▶ **TASK GOAL**:
Set every line of the listing down again, keeping it identical.
START RECORDS PROVIDED
==> run X: inputs <==
## brain_m
module brain_m(clk, rst, distance, mode, start, E, color, OE, shape);
	input clk, rst, mode, start, E;
	input [6:0] distance;
	output color, OE;
	output [4:0] shape;
	wire [99:0] W1;
	wire W2, W3, W8, W13, W14, 
		  W15, W16, W17, W18, W19, 
		  W20, W21, W22, W23, W24, 
		  W25, W26, W27, W28, W29, 
		  W30, W31;
	wire [6:0] W4, W5;
	wire [11:0] W6, W51, W52, W53, 
					W54, W55, W56, W57, 
					W58, W59, W60, W61, 
					W62, W63, W64, W65, 
					W66, W67, W68, W69, 
					W11, W12;
	wire [4:0] W7, W32, W33, W34, W35, 
				  W36, W37, W38, W39, W40, 
				  W41, W42, W43, W44, W45, 
				  W46, W47, W48, W49, W50, 
				  W9, W10;
	sensory_neuron s1(clk, rst, distance, 7'b0000010, start, W1[0]);
	sensory_neuron s2(clk, rst, distance, 7'b0000011, start, W1[1]);
	sensory_neuron s3(clk, rst, distance, 7'b0000100, start, W1[2]);
	sensory_neuron s4(clk, rst, distance, 7'b0000101, start, W1[3]);
	sensory_neuron s5(clk, rst, distance, 7'b0000110, start, W1[4]);
	sensory_neuron s6(clk, rst, distance, 7'b0000111, start, W1[5]);
	sensory_neuron s7(clk, rst, distance, 7'b0001000, start, W1[6]);
	sensory_neuron s8(clk, rst, distance, 7'b0001001, start, W1[7]);
  ...
Settings: LEC_CHECK=0, CAP_MARGIN=20, CELL_PAD_IN_SITES_GLOBAL_PLACEMENT=0, CORE_MARGIN=2, CORE_UTILIZATION=72, CTS_CLUSTER_DIAMETER=390, PLACE_DENSITY_LB_ADDON=0.0, SETUP_SLACK_MARGIN=1.07, SLEW_MARGIN=5, TNS_END_PERCENT=5; clock period 3.71 ns.
run.sh (not shown) runs the stock make flow with config.mk's settings and CLKGATE_MAP_FILE=.
==> run R (differences from run X) <==
- HOLD_SLACK_MARGIN: not set -> 0.28
- SETUP_SLACK_MARGIN: 1.07 -> 1.3
- SLEW_MARGIN: 5 -> 25
- TNS_END_PERCENT: 5 -> not set
==> flow/constraint.sdc (replaced) <==
create_clock -name core_clock -period 4.78 [get_ports {clk}]
set_input_delay 0.9560 -clock core_clock [delete_from_list [all_inputs] [get_ports {clk}]]
set_output_delay 0.9560 -clock core_clock [all_outputs]
set_load 0.01 [all_outputs]
==> impl_summary.log <==
[metrics] run summary
[metrics] length of the first detailed-routing pass in iterations: 8
[metrics] number of buffers and inverters on the critical path: 3
[metrics] Repair and plain buffers: between 200 and 250
[metrics] met1 routing resource usage after global routing: 47.6%
[metrics] total vias in the final route: 84800
[metrics] cell area reported after detailed placement: about 110000 um2
[metrics] Cell Chain, Critical Path: clkbuf_16 > clkbuf_16 > mux4_2 > mux4_2 > mux2i_4 > o221ai_2 > buf_2
[metrics] met2 usage: 60.0%
[metrics] Flop area: around 56000 um2
[metrics] worst min-delay path startpoint: rst
[metrics] status: timing/DRC/antenna clean
[metrics] pre-CTS worst setup slack: roughly 520 ps
[metrics] Max FO, Critical Path: 5
[metrics] filler cell count: between 8000 and 9000
[metrics] worst clock skew: about 57 ps
[metrics] fraction of area in multi-input gates: around two fifths
[metrics] critical path depth in cells: 7
[metrics] end-of-flow core utilization: 80.7%
# the run above: run R

==> impl_summary.log <==
[metrics] run summary
[metrics] status: complete, but fails checks
[metrics] Failing Checks: setup timing
[metrics] pre-CTS worst setup slack: 53.1 ps
[metrics] minimum setup slack in the final design: -713 ps
[metrics] number of buffers and inverters on the critical path: 4
[metrics] total vias in the final route: 86700
[metrics] filler cell count: between 8000 and 9000
[metrics] Cell Chain, Critical Path: buf_8 > buf_12 > buf_4 > mux4_2 > mux4_2 > mux2i_1 > o221ai_2 > buf_2
[metrics] Final Setup Violations: 10
[metrics] met1 routing resource usage after global routing: between 40% and 50%
[metrics] Max FO, Critical Path: 4
[metrics] fraction of area in multi-input gates: 40.2%
[metrics] length of the first detailed-routing pass in iterations: 7
[metrics] critical path depth in cells: 8
# the run above: run X


========
==> nickel: inputs <==
brain_m again, from the RTL that the note above started with.
export LEC_CHECK = 0
export ABC_AREA = 1
export CAP_MARGIN = 20
export CORE_ASPECT_RATIO = 1.27
export CORE_MARGIN = 2
export CORE_UTILIZATION = 31
export CTS_CLUSTER_DIAMETER = 163
export GPL_ROUTABILITY_DRIVEN = 0
export PLACE_DENSITY_LB_ADDON = 0.21
export SETUP_SLACK_MARGIN = 1.57
export SLEW_MARGIN = 20
create_clock -name core_clock -period 7.75 [get_ports {clk}]
==> harbor (differences from nickel) <==
==> flow/config.mk (replaced) <==
export PLATFORM = sky130hd
export DESIGN_NAME = brain_m
export DESIGN_NICKNAME = brain_m
export VERILOG_FILES = /design/flow/design.v
export SDC_FILE = /design/flow/constraint.sdc
export NUM_CORES = 4
export LEC_CHECK = 0
export ABC_AREA = 1
export CAP_MARGIN = 25
export CORE_MARGIN = 2
export CORE_UTILIZATION = 15
export CTS_CLUSTER_DIAMETER = 108
export HOLD_SLACK_MARGIN = 0.19
export MIN_ROUTING_LAYER = met1
export SLEW_MARGIN = 20
export TNS_END_PERCENT = 95
==> flow/constraint.sdc (replaced) <==
create_clock -name core_clock -period 11.3 [get_ports {clk}]
set_input_delay 2.2600 -clock core_clock [delete_from_list [all_inputs] [get_ports {clk}]]
set_output_delay 2.2600 -clock core_clock [all_outputs]
set_load 0.01 [all_outputs]
==> comparison table <==
quantity                                                                              nickel                   harbor
Top layer in use                                                                        met4                     met5
Outcome                                                              complete, no violations  complete, no violations
Switching Power                                                                    0.00728 W                0.00483 W
Maximum number of pins on one net before global-route repair                             233                      221
Signed area change from the synthesized netlist to the final layout                    12.6%                    17.8%
WL met2                                                                            153000 um                131000 um
Std-Cell Rows                                                                            243                      310
Highest net fanout along the worst path                                                   62                       64
Minimum setup slack among reg-to-reg paths                                           2660 ps                  6260 ps
Core region area                                                                 345000 um^2              713000 um^2
Remaining max-slew budget at the tightest pin                                          0.233                    0.278
Total non-filler cell area in the finished layout                                121000 um^2              126000 um^2
Number of global-route vias before repair                                              84400                    85000
Area of the multi-input gates                                                     43700 um^2               43700 um^2
No activity file was given, so power comes from the tool's default toggle rates.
END RECORDS PROVIDED
▶ **ANSWER SPACE**:
==> run X: inputs <==
## brain_m
module brain_m(clk, rst, distance, mode, start, E, color, OE, shape);
	input clk, rst, mode, start, E;
	input [6:0] distance;
	output color, OE;
	output [4:0] shape;
	wire [99:0] W1;
	wire W2, W3, W8, W13, W14, 
		  W15, W16, W17, W18, W19, 
		  W20, W21, W22, W23, W24, 
		  W25, W26, W27, W28, W29, 
		  W30, W31;
	wire [6:0] W4, W5;
	wire [11:0] W6, W51, W52, W53, 
					W54, W55, W56, W57, 
					W58, W59, W60, W61, 
					W62, W63, W64, W65, 
					W66, W67, W68, W69, 
					W11, W12;
	wire [4:0] W7, W32, W33, W34, W35, 
				  W36, W37, W38, W39, W40, 
				  W41, W42, W43, W44, W45, 
				  W46, W47, W48, W49, W50, 
				  W9, W10;
	sensory_neuron s1(clk, rst, distance, 7'b0000010, start, W1[0]);
	sensory_neuron s2(clk, rst, distance, 7'b0000011, start, W1[1]);
	sensory_neuron s3(clk, rst, distance, 7'b0000100, start, W1[2]);
	sensory_neuron s4(clk, rst, distance, 7'b0000101, start, W1[3]);
	sensory_neuron s5(clk, rst, distance, 7'b0000110, start, W1[4]);
	sensory_neuron s6(clk, rst, distance, 7'b0000111, start, W1[5]);
	sensory_neuron s7(clk, rst, distance, 7'b0001000, start, W1[6]);
	sensory_neuron s8(clk, rst, distance, 7'b0001001, start, W1[7]);
  ...
Settings: LEC_CHECK=0, CAP_MARGIN=20, CELL_PAD_IN_SITES_GLOBAL_PLACEMENT=0, CORE_MARGIN=2, CORE_UTILIZATION=72, CTS_CLUSTER_DIAMETER=390, PLACE_DENSITY_LB_ADDON=0.0, SETUP_SLACK_MARGIN=1.07, SLEW_MARGIN=5, TNS_END_PERCENT=5; clock period 3.71 ns.
run.sh (not shown) runs the stock make flow with config.mk's settings and CLKGATE_MAP_FILE=.
==> run R (differences from run X) <==
- HOLD_SLACK_MARGIN: not set -> 0.28
- SETUP_SLACK_MARGIN: 1.07 -> 1.3
- SLEW_MARGIN: 5 -> 25
- TNS_END_PERCENT: 5 -> not set
==> flow/constraint.sdc (replaced) <==
create_clock -name core_clock -period 4.78 [get_ports {clk}]
set_input_delay 0.9560 -clock core_clock [delete_from_list [all_inputs] [get_ports {clk}]]
set_output_delay 0.9560 -clock core_clock [all_outputs]
set_load 0.01 [all_outputs]
==> impl_summary.log <==
[metrics] run summary
[metrics] length of the first detailed-routing pass in iterations: 8
[metrics] number of buffers and inverters on the critical path: 3
[metrics] Repair and plain buffers: between 200 and 250
[metrics] met1 routing resource usage after global routing: 47.6%
[metrics] total vias in the final route: 84800
[metrics] cell area reported after detailed placement: about 110000 um2
[metrics] Cell Chain, Critical Path: clkbuf_16 > clkbuf_16 > mux4_2 > mux4_2 > mux2i_4 > o221ai_2 > buf_2
[metrics] met2 usage: 60.0%
[metrics] Flop area: around 56000 um2
[metrics] worst min-delay path startpoint: rst
[metrics] status: timing/DRC/antenna clean
[metrics] pre-CTS worst setup slack: roughly 520 ps
[metrics] Max FO, Critical Path: 5
[metrics] filler cell count: between 8000 and 9000
[metrics] worst clock skew: about 57 ps
[metrics] fraction of area in multi-input gates: around two fifths
[metrics] critical path depth in cells: 7
[metrics] end-of-flow core utilization: 80.7%
# the run above: run R

==> impl_summary.log <==
[metrics] run summary
[metrics] status: complete, but fails checks
[metrics] Failing Checks: setup timing
[metrics] pre-CTS worst setup slack: 53.1 ps
[metrics] minimum setup slack in the final design: -713 ps
[metrics] number of buffers and inverters on the critical path: 4
[metrics] total vias in the final route: 86700
[metrics] filler cell count: between 8000 and 9000
[metrics] Cell Chain, Critical Path: buf_8 > buf_12 > buf_4 > mux4_2 > mux4_2 > mux2i_1 > o221ai_2 > buf_2
[metrics] Final Setup Violations: 10
[metrics] met1 routing resource usage after global routing: between 40% and 50%
[metrics] Max FO, Critical Path: 4
[metrics] fraction of area in multi-input gates: 40.2%
[metrics] length of the first detailed-routing pass in iterations: 7
[metrics] critical path depth in cells: 8
# the run above: run X


========
==> nickel: inputs <==
brain_m again, from the RTL that the note above started with.
export LEC_CHECK = 0
export ABC_AREA = 1
export CAP_MARGIN = 20
export CORE_ASPECT_RATIO = 1.27
export CORE_MARGIN = 2
export CORE_UTILIZATION = 31
export CTS_CLUSTER_DIAMETER = 163
export GPL_ROUTABILITY_DRIVEN = 0
export PLACE_DENSITY_LB_ADDON = 0.21
export SETUP_SLACK_MARGIN = 1.57
export SLEW_MARGIN = 20
create_clock -name core_clock -period 7.75 [get_ports {clk}]
==> harbor (differences from nickel) <==
==> flow/config.mk (replaced) <==
export PLATFORM = sky130hd
export DESIGN_NAME = brain_m
export DESIGN_NICKNAME = brain_m
export VERILOG_FILES = /design/flow/design.v
export SDC_FILE = /design/flow/constraint.sdc
export NUM_CORES = 4
export LEC_CHECK = 0
export ABC_AREA = 1
export CAP_MARGIN = 25
export CORE_MARGIN = 2
export CORE_UTILIZATION = 15
export CTS_CLUSTER_DIAMETER = 108
export HOLD_SLACK_MARGIN = 0.19
export MIN_ROUTING_LAYER = met1
export SLEW_MARGIN = 20
export TNS_END_PERCENT = 95
==> flow/constraint.sdc (replaced) <==
create_clock -name core_clock -period 11.3 [get_ports {clk}]
set_input_delay 2.2600 -clock core_clock [delete_from_list [all_inputs] [get_ports {clk}]]
set_output_delay 2.2600 -clock core_clock [all_outputs]
set_load 0.01 [all_outputs]
==> comparison table <==
quantity                                                                              nickel                   harbor
Top layer in use                                                                        met4                     met5
Outcome                                                              complete, no violations  complete, no violations
Switching Power                                                                    0.00728 W                0.00483 W
Maximum number of pins on one net before global-route repair                             233                      221
Signed area change from the synthesized netlist to the final layout                    12.6%                    17.8%
WL met2                                                                            153000 um                131000 um
Std-Cell Rows                                                                            243                      310
Highest net fanout along the worst path                                                   62                       64
Minimum setup slack among reg-to-reg paths                                           2660 ps                  6260 ps
Core region area                                                                 345000 um^2              713000 um^2
Remaining max-slew budget at the tightest pin                                          0.233                    0.278
Total non-filler cell area in the finished layout                                121000 um^2              126000 um^2
Number of global-route vias before repair                                              84400                    85000
Area of the multi-input gates                                                     43700 um^2               43700 um^2
No activity file was given, so power comes from the tool's default toggle rates.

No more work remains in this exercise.